Pillar 1

Intelligent Automation Architecture

Self-healing test automation, LLM-based test generation, and an AI governance rail that lets every model call be audited. Papers D & E.

Pillar 2

Predictive Analytics for Software Quality

Process-metric-based defect prediction at scale; cross-repository transfer; honest feature-importance analysis under the corrected dataset. Papers A & B.

Pillar 3

Research-to-Production Translation

Risk-based prioritisation deployed as a real microservice on real CI/CD; empirical study of post-execution defect attribution (under review at Springer EMSE). Papers C & F.

Research questions driving the program

The questions are deliberately narrow and falsifiable; nothing on this page is speculative.

RQ1

How predictive are process metrics at scale?

Answered in Paper A: six classifiers, 296,457 instances, RF AUC 0.8998. The corrected file_age_days changes signal distribution; commit_frequency jumps from near-zero contributor to a meaningful secondary signal.

RQ2

Do those models transfer across projects?

Answered in Paper B: yes, with caveats.

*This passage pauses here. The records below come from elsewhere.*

## src/rtl/blkw_pkg.sv

```systemverilog
package blkw_pkg;
  typedef enum logic [2:0] {
    OP_IDLE         = 3'd0,
    OP_WRITE        = 3'd1,
    OP_WRITE_MASKED = 3'd2,
    OP_BLOCK_WRITE  = 3'd3,
    OP_LOAD_COLOR   = 3'd4,
    OP_LOAD_MASK    = 3'd5
  } op_e;
endpackage

```

## src/rtl/blkw_regs.sv

```systemverilog
module blkw_regs #(
  parameter int DATA_W = 4
) (
  input  logic              clk,
  input  logic              rst_n,
  input  logic              load_color,
  input  logic              load_mask,
  input  logic [DATA_W-1:0] din,
  output logic [DATA_W-1:0] color_q,
  output logic [DATA_W-1:0] mask_q
);
  logic [DATA_W-1:0] color_d, mask_d;
  logic              color_en, mask_en;

  always_comb begin
    color_en = load_color;
    mask_en  = load_mask;
    color_d  = din;
    mask_d   = din;
  end

  always_ff @(posedge clk or negedge rst_n) begin
    if (!rst_n) begin
      color_q <= '0;
      mask_q  <= '1;
    end else begin
      if (color_en) color_q <= color_d;
      if (mask_en)  mask_q  <= mask_d;
    end
  end
endmodule

```

## src/rtl/blkw_mask_sel.sv

```systemverilog
module blkw_mask_sel #(
  parameter int DATA_W = 4
) (
  input  logic              apply_mask,
  input  logic              new_mask,
  input  logic [DATA_W-1:0] mask_in,
  input  logic [DATA_W-1:0] mask_q,
  output logic [DATA_W-1:0] bit_en
);
  always_comb begin
    if (!apply_mask)   bit_en = '1;
    else if (new_mask) bit_en = mask_in;
    else               bit_en = mask_q;
  end
endmodule

```

## src/rtl/blkw_col_gen.sv

```systemverilog
module blkw_col_gen #(
  parameter int DATA_W = 4,
  parameter int COLS   = 512,
  localparam int COL_W  = $clog2(COLS),
  localparam int LANE_W = $clog2(DATA_W)
) (
  input  logic              single_col,
  input  logic              block_col,
  input  logic [COL_W-1:0]  col_addr,
  input  logic [DATA_W-1:0] sel,
  output logic [COL_W-1:0]  col_base,
  output logic [DATA_W-1:0] lane_en
);
  always_comb begin
    col_base = col_addr;
    if (block_col) col_base[LANE_W-1:0] = '0;
  end

  for (genvar i = 0; i < DATA_W; i++) begin : g_lane
    if (i == 0) begin : g_first
      assign lane_en[i] = block_col ? sel[i] : single_col;
    end else begin : g_rest
      assign lane_en[i] = block_col & sel[i];
    end
  end
endmodule

```

## src/rtl/blkw_datapath.sv

```systemverilog
module blkw_datapath
  import blkw_pkg::*;
#(
  parameter int DATA_W = 4,
  parameter int COLS   = 512,
  localparam int COL_W = $clog2(COLS)
) (
  input  logic              clk,
  input  logic              rst_n,
  input  logic [2:0]        op_code,
  input  logic              new_mask,
  input  logic [COL_W-1:0]  col_addr,
  input  logic [DATA_W-1:0] din,
  input  logic [DATA_W-1:0] mask_in,
  output logic              wr_en,
  output logic [COL_W-1:0]  wr_col,
  output logic [DATA_W-1:0] wr_lane_en,
  output logic [DATA_W-1:0] wr_bit_en,
  output logic [DATA_W-1:0] wr_data
);
  op_e               op;
  logic              is_plain, is_masked, is_block;
  logic              ld_color, ld_mask;
  logic [DATA_W-1:0] color_q, mask_q, sel_bits;
  logic [COL_W-1:0]  base_c;
  logic [DATA_W-1:0] lane_c;

  logic              en_d;
  logic [COL_W-1:0]  col_d;
  logic [DATA_W-1:0] lane_d, bit_d, data_d;

  always_comb begin
    op        = op_e'(op_code);
    is_plain  = (op == OP_WRITE);
    is_masked = (op == OP_WRITE_MASKED);
    is_block  = (op == OP_BLOCK_WRITE);
    ld_color  = (op == OP_LOAD_COLOR);
    ld_mask   = (op == OP_LOAD_MASK);
  end

  blkw_regs #(.DATA_W(DATA_W)) regs_i (
    .clk        (clk),
    .rst_n      (rst_n),
    .load_color (ld_color),
    .load_mask  (ld_mask),
    .din        (din),
    .color_q    (color_q),
    .mask_q     (mask_q)
  );

  blkw_mask_sel #(.DATA_W(DATA_W)) msel_i (
    .apply_mask (is_masked | is_block),
    .new_mask   (new_mask),
    .mask_in    (mask_in),
    .mask_q     (mask_q),
    .bit_en     (sel_bits)
  );

  blkw_col_gen #(.DATA_W(DATA_W), .COLS(COLS)) cgen_i (
    .single_col (is_plain | is_masked),
    .block_col  (is_block),
    .col_addr   (col_addr),
    .sel        (din),
    .col_base   (base_c),
    .lane_en    (lane_c)
  );

  always_comb begin
    en_d   = |lane_c;
    col_d  = '0;
    lane_d = '0;
    bit_d  = '0;
    data_d = '0;
    if (en_d) begin
      col_d  = base_c;
      lane_d = lane_c;
      bit_d  = sel_bits;
      data_d = is_block ? color_q : din;
    end
  end

  always_ff @(posedge clk or negedge rst_n) begin
    if (!rst_n) begin
      wr_en      <= 1'b0;
      wr_col     <= '0;
      wr_lane_en <= '0;
      wr_bit_en  <= '0;
      wr_data    <= '0;
    end else begin
      wr_en      <= en_d;
      wr_col     <= col_d;
      wr_lane_en <= lane_d;
      wr_bit_en  <= bit_d;
      wr_data    <= data_d;
    end
  end
endmodule

```

## config.mk

```make
export PLATFORM = sky130hd
export DESIGN_NAME = blkw_datapath
export DESIGN_NICKNAME = d
export VERILOG_FILES = /design/src/rtl/blkw_pkg.sv /design/src/rtl/blkw_regs.sv /design/src/rtl/blkw_mask_sel.sv /design/src/rtl/blkw_col_gen.sv /design/src/rtl/blkw_datapath.sv
export SDC_FILE = /design/constraint.sdc
export NUM_CORES = 1
export LEC_CHECK = 0
export BUFFER_PORTS_ARGS = -buffer_cell sky130_fd_sc_hd__buf_2
export CAP_MARGIN = 20
export CORE_ASPECT_RATIO = 2
export CORE_UTILIZATION = 43
export CTS_CLUSTER_SIZE = 16
export DETAILED_ROUTE_END_ITERATION = 7
export PLACE_DENSITY = 0.75
export SYNTH_ARGS = -nofsm -noshare
export SYNTH_HDL_FRONTEND = slang
export SYNTH_HIERARCHICAL = 1
export SYNTH_SLANG_ARGS = --single-unit
```

## constraint.sdc

```tcl
create_clock -name clk -period 0.8 [get_ports clk]
set_input_delay 0.2 -clock clk [delete_from_list [all_inputs] [get_ports clk]]
set_output_delay 0.2 -clock clk [all_outputs]
set_load 0.05 [all_outputs]
```

Yosys cells after proc, flatten, opt, wreduce, memory -nomap -nowiden:

Cells that the tools add are included.

* shift operators: 0
* reductions and logical operators: 1
* order comparisons: 0
* bitwise gates (word level): 5
* multipliers: 0
* mux-type cells: 9
* divide/modulo/power cells: 0
* add/subtract/negate cells: 0
* equality and inequality tests: 5

Operators with widths (number)
* two-way mux 4 bit: 6
* two-way mux 9 bit: 1
* == test 3 x 2 -> 1 bit (second input constant): 2
* == test 3 bit (second input constant): 2
* OR reduction 4 bit: 1
* bitwise AND 1 bit: 3
* == test 3 x 1 -> 1 bit (second input constant): 1
* two-way mux 2 bit: 1
* bitwise OR 1 bit: 2
* two-way mux 1 bit: 1

* bits in registers: 30
* latch bits: 0
* memories kept: 0
* word-level logic and storage cells: 27
* bits in writable memories: 0
* bits in read-only memories: 0

Logic depth before layout (Yosys ltp):

Gate-level depths: netlist of the first run.

* depth in word-level cells: 5
* depth in mapped cells: 6

Hierarchy:

Netlist of the first run, hierarchy kept.

By module, submodules not included
* blkw_datapath: instances 1, area an instance 814.5 um^2, cells an instance 57, seq. area each 550.5 um^2
* blkw_regs: instances 1, area an instance 295.3 um^2, cells an instance 16, seq. area each 205.2 um^2
* blkw_col_gen: instances 1, area an instance 107.6 um^2, cells an instance 13, seq. area each 0.0 um^2
* blkw_mask_sel: instances 1, area an instance 60.1 um^2, cells an instance 9, seq. area each 0.0 um^2

Least setup slack after synthesis of the first run:

No wires, ideal clock.

* kind: in2reg
* start: input port op_code[2]
* end: register wr_bit_en[0]
* data arrival time: 1.513 ns
* cell stages on the path: 5
* setup slack: -0.833 ns
* buffers on the path: 0
* required time: 0.680 ns
* cells stage by stage: nand3b_2 inv_1 mux2_4 nor4_4 and2b_2

* elaborated cells between the ends (all ways): 12
* those cells by class: eq/ne: 3; mux: 3; bitwise: 5; reduce/logical: 1

RTL lines
* start: declaration: line blkw_datapath.sv:10 `input logic [2:0] op_code,`
* == test 3 x 2 -> 1 bit: line blkw_datapath.sv:36 `is_block = (op == OP_BLOCK_WRITE);`
* via is_block: line blkw_datapath.sv:22 `logic is_plain, is_masked, is_block;`
* two-way mux 1 bit: line blkw_col_gen.sv:21 `assign lane_en[i] = block_col ? sel[i] : single_col;`
* via lane_c[0]: line blkw_datapath.sv:26 `logic [DATA_W-1:0] lane_c;`
* OR reduction 4 bit: line blkw_datapath.sv:69 `en_d = |lane_c;`
* two-way mux 4 bit: line blkw_datapath.sv:74 `if (en_d) begin`
* via bit_d[0]: line blkw_datapath.sv:30 `logic [DATA_W-1:0] lane_d, bit_d, data_d;`
* end signal: assignment: line blkw_datapath.sv:93 `wr_bit_en <= bit_d;`
* end: declaration: line blkw_datapath.sv:18 `output logic [DATA_W-1:0] wr_bit_en,`

The timed path passes the listed nets, and every way through them passes these cells.
A chain may end at the register's enable or synchronous reset.

Worst setup path in the final report of the first run:

* start: input port op_code[2]
* end: register wr_col[1]

* elaborated cells between the ends (all ways): 11
* those cells by class: eq/ne: 3; mux: 3; bitwise: 4; reduce/logical: 1

RTL lines
* == test 3 x 2 -> 1 bit: line blkw_datapath.sv:36
* via is_block: line blkw_datapath.sv:22
* two-way mux 1 bit: line blkw_col_gen.sv:21
* via lane_c[0]: line blkw_datapath.sv:26
* OR reduction 4 bit: line blkw_datapath.sv:69
* two-way mux 9 bit: line blkw_datapath.sv:74
* via col_d[1]: line blkw_datapath.sv:29 `logic [COL_W-1:0] col_d;`
* end signal: assignment: line blkw_datapath.sv:91 `wr_col <= col_d;`
* end: declaration: line blkw_datapath.sv:16 `output logic [COL_W-1:0] wr_col,`

The timed path passes the listed nets, and every way through them passes these cells.

==> results of run 1 <==
==> layer usage <==
layer | GRT usage [%] | up-vias | routed length [µm]
li1 | - | 400 | -
met1 | 18.3 | 414 | 801
met2 | 32.4 | 27 | 1480
met3 | 5.87 | 6 | 114
met4 | 10.0 | 0 | 64
met5 | 0 | - | 0
==> per-stage QoR <==
step / cell area [µm²] / utilization (%) / total power, µW / setup TNS, ns / hold slack (ns)
floorplan: 1330 / - / 2500 / -12.02 / -0.0956
global placement: 1610 / 58.2 / 2770 / -14.99 / 0.156
detailed placement: 1610 / 58.2 / 2800 / -16.05 / 0.161
CTS: 1890 / 68.1 / 4200 / -12.04 / 0.134
global route: 1890 / 68.1 / 4350 / -13.04 / 0.130
finish: 1890 / 68.1 / 4150 / -11.62 / 0.139
==> Yosys cell counts, drive strengths merged <==
master	n	area [µm²]
and2	3	22.5
and2b	10	87.6
and3b	1	8.76
buf	8	63.8
clkbuf	4	16.3
dfrtp	26	651
dfstp	4	105
dlygate4sd3	1	10.0
inv	2	7.51
mux2	9	105
mux2i	8	80.1
nand2	4	15.0
nand3b	1	11.3
nor2	5	18.8
nor2b	6	37.5
nor3b	1	7.51
nor4	1	21.3
xnor2	1	8.76
==> logic make-up (layout without fill, tap and decap cells) <==
logic type,count (synthesis),after routing
xor+xnor,1,1
mux,17,17
buf+inv,15,68
flops,30,30
simple gates,32,32
==> how the worst min path moves through the flow <==
stage	endpoint	slack, ns	cells after the start
5_1_grt	wr_col[6]$_DFF_PN0_	0.13	2
4_1_cts	wr_col[6]$_DFF_PN0_	0.13	2
3_5_place_dp	wr_col[0]$_DFF_PN0_	0.16	2
2_1_floorplan	regs_i/color_q[0]$_DFFE_PN0P_	-0.1	0
6_report	wr_col[6]$_DFF_PN0_	0.14	2
3_3_place_gp	wr_col[5]$_DFF_PN0_	0.16	2
==> layout make-up <==
class,count,area share [%]
Clock buffer,7,4.58
Inverter,2,0.531
Multi-Input combinational cell,50,25.2
Timing Repair Buffer,58,27.4
Tap cell,29,1.92
Clock inverter,1,0.265
Sequential cell,30,40.1
==> power groups by stage <==
| stage | combinational [µW] | sequential [µW] | clock [µW] |
|---|---|---|---|
| 6_report | 1130 | 1810 | 1210 |
| 5_1_grt | 1190 | 1830 | 1330 |
| 4_1_cts | 1140 | 1810 | 1250 |
| 3_5_place_dp | 990 | 1810 | 0 |
| 3_3_place_gp | 964 | 1810 | 0 |
| 2_1_floorplan | 353 | 2150 | 0 |
==> worst max-delay path, cell delays in order <==
cell,delay [ns]
buf_6,0.09
nand3b_4,0.16
inv_4,0.07
mux2_4,0.32
nor4_4,0.15
buf_4,0.18
and2b_2,0.21
==> what timing repair did <==
| item | in CTS | in global routing |
|---|---|---|
| buffers inserted | 0 | 1 |
| hold endpoints to repair | 26 | 0 |
| endpoints found under the setup margin | 48 | 44 |
| gates resized for setup | 53 | 1 |
| gates cloned | 1 | 0 |
| hold buffers | 1 | 0 |
| pin swaps | 1 | 1 |
==> registers in the layout (all words and copies together) (netlist names) <==
register and flops:
regs_i/color_q 4, regs_i/mask_q 4, wr_bit_en 4, wr_col 9, wr_data 4, wr_en 1, wr_lane_en 4
==> out/qor.yml, run 1 <==
fin_crit_ns: 1.21
seq_area_um2: 756
drt-total-wl_mm: 2.46
p_per_area_nw_per_um2: 2200
syn_area_per_cell_um2: 13.4
syn_nets: 118
ys_ff_latch: 30
route.detailed.drc: 0
area_growth_pct: 47.6
synth_mux_area_share_pct: 14.5
stdcell_count: 177
htreeDepth: 2
routabilityCongestion: 0.852
ant_nets: 0
rr_endpoint: "wr_bit_en[0]$_DFF_PN0_"
worstMarginPinSlew_ns: 0.251
multi_input_area_um2: 475
synth_compound_area_share_pct: 0
worstSetupPathType: "in -> reg"
ctsRootBufferMaster: "clkbuf_8"
worstHoldStart: "col_addr[6]"
io-pin-count: 45
synth_area_um2: 1280
first_iter_violations: 3
synth_cells: 95
intPower_uw: 2940
dieArea_um2: 3210
r2r_start: "regs_i/mask_q[0]$_DFFE_PN1P_"
via_count: 847
hp-class: "in -> reg"
final_common_cell: "dfrtp_1"
reg2reg_depth: 3
placedCellCount: 167
startpoint: "op_code[2]"
p_clk_share_pct: 29.1
hold_viol: 0
fin_crit_sh_pct: 151
synth_top_family_by_area: "simple AND/OR/NAND/NOR gates"
start_kind: "input port"
cts.path.max_buffers: 2
rsz0062_at_grt: "yes"
core_area_um2: 2770
yosys.area_share.simple_pct: 18.0
die_h_um: 79.1
via_per_inst: 4.79
wl_per_cell_um: 13.9
peakVddDrop_v: 0.00142
violations: "setup timing"
rows: 27
cts_sinks: 30
max_freq_ghz: 0.829
numCtsBuffers: 5
cp-end-kind: "register"
status: "finished, violations left"
grt_pass1_vias: 930
finClkSkew_ns: 0.00311
crit_fanout: 5
final_cell_mix: "dfrtp_1, buf_6, buf_2, and2b_2, buf_4"
combPwrFrac_pct: 27.2
critPathRequiredTime_ns: 0.97
num_antenna_cells: 0
max_cap_violations: 0
synth-warning-count: 6
netSwitchingPower_uw: 1210
endpoint: "wr_col[1]$_DFF_PN0_"
seq_power_share_pct: 43.7
setup_viol_count_final: 44
cts_tree: "yes"
swShare_pct: 29.1
overflow: 0
synthAdderAreaFrac_pct: 0
clkLatencyLatePin_ns: 0.28
drt-pass1-iter-count: 3
dp_hpwl_mm: 1.84
pre_cts_ws_ns: -0.740
worst_slack_ns: -0.407
start_util_pct: 46.1
synth_xor_area_share_pct: 0.686
clk_pin_slew_ns: 0.06
slew_headroom_pct: 83.2
p_leak_uw: 0.000988
synth_cell_type_count: 21
yosysSeqAreaShare_pct: 59.2
layout.nets: 170
r2r_setup_slack_ns: -0.09
drive_above_1_share_pct: 64.9
fillCellCount: 208
drv_slew: 0
io_buffers: 44
grt_max_degree: 31
die_x_um: 40.5
antenna_found_initial: 0
crit_arrival_ns: 1.38
grt.total_usage_pct: 18.9
grt_pass1_wl_mm: 3.93
Note: power is estimated with default switching activity, not from simulation.
==> run 2: changes to the inputs <==
--- a/config.mk
+++ b/config.mk
@@ -12,6 +12,7 @@
 export CTS_CLUSTER_SIZE = 16
 export DETAILED_ROUTE_END_ITERATION = 7
 export PLACE_DENSITY = 0.75
+export RECOVER_POWER = 100
 export SYNTH_ARGS = -nofsm -noshare
 export SYNTH_HDL_FRONTEND = slang
 export SYNTH_HIERARCHICAL = 1
==> run 2 against run 1 <==
  * The run still ends with setup timing left
  * Register-to-register slack barely moved
  * Clock power barely moved
  * Power fell by 0.15%
  * Critical path depth did not move
  * Sequential share of layout area rose by 0.19 points
  * First-iteration DRC count did not move
  * Combinational power barely moved
  * Routed wire length barely moved
  * Clock skew did not move
  * Maximum frequency did not move
  * Global-route usage did not move
  * Setup slack did not move
==> out/qor.yml, run 2 (synthesized netlist as in run 1, its figures left out) <==
start_util_pct: 46.1  # unchanged
rsz0062_at_grt: "yes"
grt.total_usage_pct: 18.9  # unchanged
num_antenna_cells: 0  # unchanged
ant_nets: 0  # unchanged
layout.nets: 170  # unchanged
seq_power_share_pct: 43.7  # about the same
antenna_found_initial: 0  # unchanged
fin_crit_sh_pct: 151  # unchanged
grt_max_degree: 31  # unchanged
dieArea_um2: 3210  # unchanged
cts_tree: "yes"
wl_per_cell_um: 13.9  # about the same
drv_slew: 0  # unchanged
worstMarginPinSlew_ns: 0.262  # +0.0113 ns
io_buffers: 44  # unchanged
drt-total-wl_mm: 2.46  # about the same
htreeDepth: 2  # unchanged
grt_pass1_wl_mm: 3.93  # unchanged
io-pin-count: 45  # unchanged
netSwitchingPower_uw: 1210  # about the same
fin_crit_ns: 1.21  # unchanged
dp_hpwl_mm: 1.84  # unchanged
swShare_pct: 29.1  # about the same
via_per_inst: 4.79  # unchanged
drt-pass1-iter-count: 3  # unchanged
cp-end-kind: "register"
core_area_um2: 2770  # unchanged
clkLatencyLatePin_ns: 0.28  # about the same
overflow: 0  # unchanged
p_per_area_nw_per_um2: 2210  # +0.32%
max_freq_ghz: 0.829  # unchanged
cts.path.max_buffers: 2  # unchanged
rows: 27  # unchanged
pre_cts_ws_ns: -0.740  # unchanged
placed_cell_area_um2: 1610  # unchanged
slew_headroom_pct: 82.5  # -0.72 points
intPower_uw: 2940  # -0.18%
largest_reg_flops: 9  # unchanged
via_count: 847  # unchanged
finalInstanceArea_um2: 1880  # -0.46%
worst_slack_ns: -0.407  # unchanged
drive_above_1_share_pct: 64.9  # unchanged
crit_arrival_ns: 1.38  # about the same
placedCellCount: 167  # unchanged
ctsRootBufferMaster: "clkbuf_8"
route.detailed.drc: 0  # unchanged
p_clk_share_pct: 29.2  # about the same
p_leak_uw: 0.000985  # -0.32%
die_x_um: 40.5  # unchanged
peakVddDrop_v: 0.00142  # about the same
clk_pin_slew_ns: 0.06  # about the same
numCtsBuffers: 5  # unchanged
regMostFlops: "wr_col"
setup_viol_count_final: 44  # unchanged
critPathRequiredTime_ns: 0.97  # about the same
final_cell_mix: "buf_6, dfrtp_1, buf_2, and2b_2, buf_4"
violations: "setup timing"
total_power_uw: 4140  # -0.15%
max_cap_violations: 0  # unchanged
routabilityCongestion: 0.852  # unchanged
worstSetupPathType: "in -> reg"
hp-class: "in -> reg"
status: "finished, violations left"
hold_viol: 0  # unchanged
finClkSkew_ns: 0.00311  # unchanged
crit_fanout: 5  # unchanged
die_h_um: 79.1  # unchanged
stdcell_count: 177  # unchanged
area_growth_pct: 46.9
first_iter_violations: 3  # unchanged
combPwrFrac_pct: 27.1  # about the same
grt_pass1_vias: 930  # unchanged
cts_sinks: 30  # unchanged
start_kind: "input port"
-- run 2: cell count changes in the layout (fill, tap and decap cells not counted), sizes merged --
| cell | previous run | this run |
|---|---|---|
| buf | 57 | 56 |
| clkbuf | 7 | 8 |
-- run 2: power groups by stage --
| stage | clock, µW | combinational [µW] | sequential, µW |
|---|---|---|---|
| floorplan | 0 | 353 | 2150 |
| global placement | 0 | 964 | 1810 |
| detailed placement | 0 | 990 | 1810 |
| CTS | 1250 | 1140 | 1810 |
| global route | 1330 | 1190 | 1830 |
| finish | 1210 | 1120 | 1810 |
-- run 2: worst max-delay path: stages --
cell,delay [ns]
buf_6,0.09
nand3b_4,0.16
inv_4,0.07
mux2_4,0.32
nor4_4,0.15
buf_4,0.18
and2b_2,0.21
-- run 2: through the flow --
step           hold slack [ns]  TNS, ns  utilization (%)
2_1_floorplan          -0.0956   -12.02                -
3_3_place_gp             0.156   -14.99             58.2
3_5_place_dp             0.161   -16.05             58.2
4_1_cts                  0.134   -12.04             68.1
5_1_grt                  0.130   -13.04             67.8
6_report                 0.139   -11.62             67.8
-- run 2: path summary, 6_finish.rpt --
check	slack, ns	cells after the start	endpoint	from
max in group asynchronous	0.11	3	regs_i/mask_q[1]$_DFFE_PN1P_	rst_n
min in group asynchronous	0.42	3	wr_col[0]$_DFF_PN0_	rst_n
max reg2reg	-0.09	3	wr_bit_en[0]$_DFF_PN0_	regs_i/mask_q[0]$_DFFE_PN1P_
max	-0.41	7	wr_col[1]$_DFF_PN0_	op_code[2]
min	0.14	2	wr_col[6]$_DFF_PN0_	col_addr[6]
min reg2reg	0.51	1	regs_i/color_q[2]$_DFFE_PN0P_	regs_i/color_q[2]$_DFFE_PN0P_
-- run 2: per-layer routing --
metal  vias to the layer above  part of all wire (%)  GRT usage, %
met5                         -                     0             0
met4                         0                   2.6          10.0
met3                         6                   4.6          5.87
met1                       414                    33          18.3
li1                        400                     -             -
met2                        27                    60          32.4
-- run 2: area by class of cell --
cell class,instances,area [µm²]
clock buffer,7,86.3
clock inverter,1,5.00
inverter,2,10.0
multi-input combinational,50,475
timing repair buffer,58,508
fill,211,893
sequential,30,756
tap,29,36.3
-- run 2: what timing repair did --
item                                   4_1_cts  5_1_grt
pin swaps                                    1        1
setup endpoints to repair                   48       44
gates cloned                                 1        0
endpoints found under the hold margin       26        0
resized for setup                           53        1
buffers inserted                             0        1
hold buffers                                 1        0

Cross AUC 0.867, cross F1 0.631, and an AUC–F1 asymmetry that practitioners must account for when using the model for ranking versus binary classification.

RQ3

Does prediction translate to operational lift?

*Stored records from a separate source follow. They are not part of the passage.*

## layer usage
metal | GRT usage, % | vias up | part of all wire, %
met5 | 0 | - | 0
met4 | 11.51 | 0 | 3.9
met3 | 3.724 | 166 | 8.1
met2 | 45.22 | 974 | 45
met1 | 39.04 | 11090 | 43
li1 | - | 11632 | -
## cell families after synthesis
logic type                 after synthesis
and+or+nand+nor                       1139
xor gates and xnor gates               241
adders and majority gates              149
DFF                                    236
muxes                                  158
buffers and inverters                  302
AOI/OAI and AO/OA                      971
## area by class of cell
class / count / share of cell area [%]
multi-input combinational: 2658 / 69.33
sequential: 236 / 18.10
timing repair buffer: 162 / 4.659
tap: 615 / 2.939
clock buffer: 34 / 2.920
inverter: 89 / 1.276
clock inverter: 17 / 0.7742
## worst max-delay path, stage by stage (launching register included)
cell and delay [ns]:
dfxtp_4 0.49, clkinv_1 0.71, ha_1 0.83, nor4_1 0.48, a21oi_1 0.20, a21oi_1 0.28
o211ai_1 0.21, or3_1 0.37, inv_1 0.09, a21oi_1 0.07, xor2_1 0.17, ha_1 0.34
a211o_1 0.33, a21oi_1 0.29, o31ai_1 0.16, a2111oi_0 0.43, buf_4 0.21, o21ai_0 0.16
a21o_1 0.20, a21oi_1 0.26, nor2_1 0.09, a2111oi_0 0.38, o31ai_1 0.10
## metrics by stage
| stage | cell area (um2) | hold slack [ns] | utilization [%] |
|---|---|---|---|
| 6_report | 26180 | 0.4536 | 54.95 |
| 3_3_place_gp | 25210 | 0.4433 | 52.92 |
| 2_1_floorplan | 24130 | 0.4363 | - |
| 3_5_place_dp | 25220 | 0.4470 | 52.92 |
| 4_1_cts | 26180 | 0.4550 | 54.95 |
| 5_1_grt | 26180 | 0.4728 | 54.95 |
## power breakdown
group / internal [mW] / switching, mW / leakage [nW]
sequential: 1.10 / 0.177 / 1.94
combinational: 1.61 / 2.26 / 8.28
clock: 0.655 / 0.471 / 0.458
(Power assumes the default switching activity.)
$ cat src/rtl/adc_rd_assemble.sv
module adc_rd_assemble import adc_rd_pkg::*; (
  input  logic              clk_i,
  input  logic              rst_ni,
  input  logic              cap_i,
  input  logic [1:0]        mode_i,
  input  logic [1:0]        idx_i,
  input  logic [WORD_W-1:0] data_i,
  output logic [WORD_W-1:0] word_o
);
  logic [WORD_W-1:0] word_q;

  always_ff @(posedge clk_i or negedge rst_ni) begin
    if (!rst_ni) begin
      word_q <= '0;
    end else if (cap_i) begin
      if (mode_i == MODE_W16) begin
        if (idx_i == 2'd0) word_q <= {data_i[17:2], 2'b00};
        else               word_q[1:0] <= data_i[3:2];
      end else if (mode_i == MODE_W8) begin
        if (idx_i == 2'd0)      word_q <= {data_i[17:10], 10'd0};
        else if (idx_i == 2'd1) word_q[9:2] <= data_i[17:10];
        else                    word_q[1:0] <= data_i[11:10];
      end else begin
        word_q <= data_i;
      end
    end
  end

  assign word_o = word_q;

  AST_W18_ONE_SLOT: assert property (@(posedge clk_i) disable iff (!rst_ni)
    (cap_i && (mode_i == MODE_W18 || mode_i == 2'd3)) |-> (idx_i == 2'd0));
  AST_W16_TWO_SLOTS: assert property (@(posedge clk_i) disable iff (!rst_ni)
    (cap_i && mode_i == MODE_W16) |-> (idx_i <= 2'd1));
  AST_W8_THREE_SLOTS: assert property (@(posedge clk_i) disable iff (!rst_ni)
    (cap_i && mode_i == MODE_W8) |-> (idx_i <= 2'd2));
endmodule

Answered in Paper C: top 10% of files capture 43.82% of defects — a 4.37× risk-vs-random lift and 81.4% of the oracle ceiling at the 18.61% base defect rate.

RQ4

Can locator failures be auto-recovered?

Addressed in Paper D: tree-ensemble ranking over eight DOM feature families across 2,400 mutation events. Confidence gating decides auto-heal vs. flag-for-review.

RQ5

Can LLMs replace manual test authoring?

Addressed in Paper E: 312 reqs / 3 domains, 68% effort reduction, 94.1% req coverage, 96.3% first-pass verification — with deterministic rule verification as a non-LLM safety net.

RQ6

Can we attribute failures, not just predict them?

Addressed in Paper F: an empirical comparison of four post-execution attribution methods on 6,000 synthetic failure events, fusing dynamic failure signals with repository priors to produce triage suggestions instead of ranked file lists.